As adults, Foster and Allen were shaped by a third force: decades of work defending the interests of America’s biggest multinational corporations… They were among the visionaries who developed the idea of corporate globalism—what they and other founders of the Council on Foreign Relations called “liberal internationalism.” Their life’s work was turning American money and power into global money and power. They deeply believed, or made themselves believe, that what benefited them and their clients would benefit everyone.
Both brothers were moved by compulsive activism, a conviction that they were instruments of destiny, and a reflexive sense of loyalty to the business elite that had made them rich.”
–The Brothers, by Stephen Kinzer, pages 115 and 116
The Dulleses believed In A Strong Relationship Between Christianity, Capitalism, and covert operations:
“It was said by Jesus that material things will be added unto those who seek first the Kingdom of God and His Righteousness… A society so founded will, when nature favors, produce wealth and luxury for many… [but] However rich we are, security cannot be bought by any price.”
–War or Peace, by John Foster Dulles, pages 255 and 256
John Foster Dulles’s 1950 book War or Peace is a treatise on how we ought to avoid war, and that the way to do so is to head it off at the pass. Teach other countries how to be like America. Get rid of communism. Get rid of leaders who don’t put God first. Have people return to spirituality. Otherwise war will come. The book comes across as something of a pitch for Foster for a future role as Secretary of State, which he became two years later when Eisenhower was elected.
Throughout War or Peace, Foster makes the case for activist capitalism, Christianity, and—though not in these words—covert action as a solution to war.
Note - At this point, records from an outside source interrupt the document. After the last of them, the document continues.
**src/rtl/mux16_b3.sv**
```systemverilog
// Registered 8:1 select of WIDTH-bit channels; r updates one clk after set/data are sampled.
// No handshake or backpressure: a new channel is loaded on every edge unless reset is high.
module mux16_b3 #(
  parameter int WIDTH = 16
) (
  input  logic             clk,
  input  logic             reset,
  input  logic [WIDTH-1:0] in0,
  input  logic [WIDTH-1:0] in1,
  input  logic [WIDTH-1:0] in2,
  input  logic [WIDTH-1:0] in3,
  input  logic [WIDTH-1:0] in4,
  input  logic [WIDTH-1:0] in5,
  input  logic [WIDTH-1:0] in6,
  input  logic [WIDTH-1:0] in7,
  input  logic [2:0]       set,
  output logic [WIDTH-1:0] r
);

  logic [WIDTH-1:0] sel_dat;

  // Every 3-bit code maps to a channel, so there is no illegal/default output.
  always_comb begin
    sel_dat = '0;
    case (set)
      3'd0: sel_dat = in0;
      3'd1: sel_dat = in1;
      3'd2: sel_dat = in2;
      3'd3: sel_dat = in3;
      3'd4: sel_dat = in4;
      3'd5: sel_dat = in5;
      3'd6: sel_dat = in6;
      3'd7: sel_dat = in7;
    endcase
  end

  always_ff @(posedge clk) begin
    if (reset) r <= '0;
    else       r <= sel_dat;
  end

endmodule

```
The Dulles Brothers Thought of their time as a war between Christianity and Communism:
“In the tenth century after Christ the so-called Christian world was challenged by an alien faith. The tide of Islam flowed from Arabia and swept over much of Christendom… Now another ten centuries have rolled by and the accumulated civilization of these centuries is faced with another challenge. This time the challenge is Soviet Communism.” –John Foster Dulles, in John Foster Dulles page 286
“During the late 1940s and early 1950s, many Americans projected the worst images of their World War II enemies, including the Nazi campaign of mass murder, onto Soviet Communism. Americans were told, and came to believe, that Soviet leaders were actively plotting to overrun the world… John Foster Dulles and Allen Dulles personified this worldview.” –The Brothers, by Stephen Kinzer page 115
“[It] is, above all, a task for the spiritual leaders of our nation… [to] contribute decisively to the peaceful frustration of the evil methods and designs of Soviet Communism.” –War or Peace, by John Foster Dulles, page 261
How the Dulles brothers justified dictatorship and overthrow under the banner of “freedom”:
“Foster and Allen brought the United States into partnership with dictators in several parts of the world, and in some countries they intervened to replace democratic governments with tyrannies. Nonetheless they considered themselves paladins of liberty. By some standards, this leap of logic made them hypocrites. They justified it by applying a particular definitions of freedom. It had little to do with civil rights or social welfare. Their view of freedom was above all economic: a country whose leaders respected private enterprise and welcomed multinational business was a free country…
There was another component to freedom as Foster and Allen saw it: religion. Countries that encouraged religious devotion, and that were led by men on good terms with Christian clerics, were to them free countries. Using these two criteria—attitude toward business and attitude toward religion—they conjured an explanation of why they condemned some dictatorships but not others.”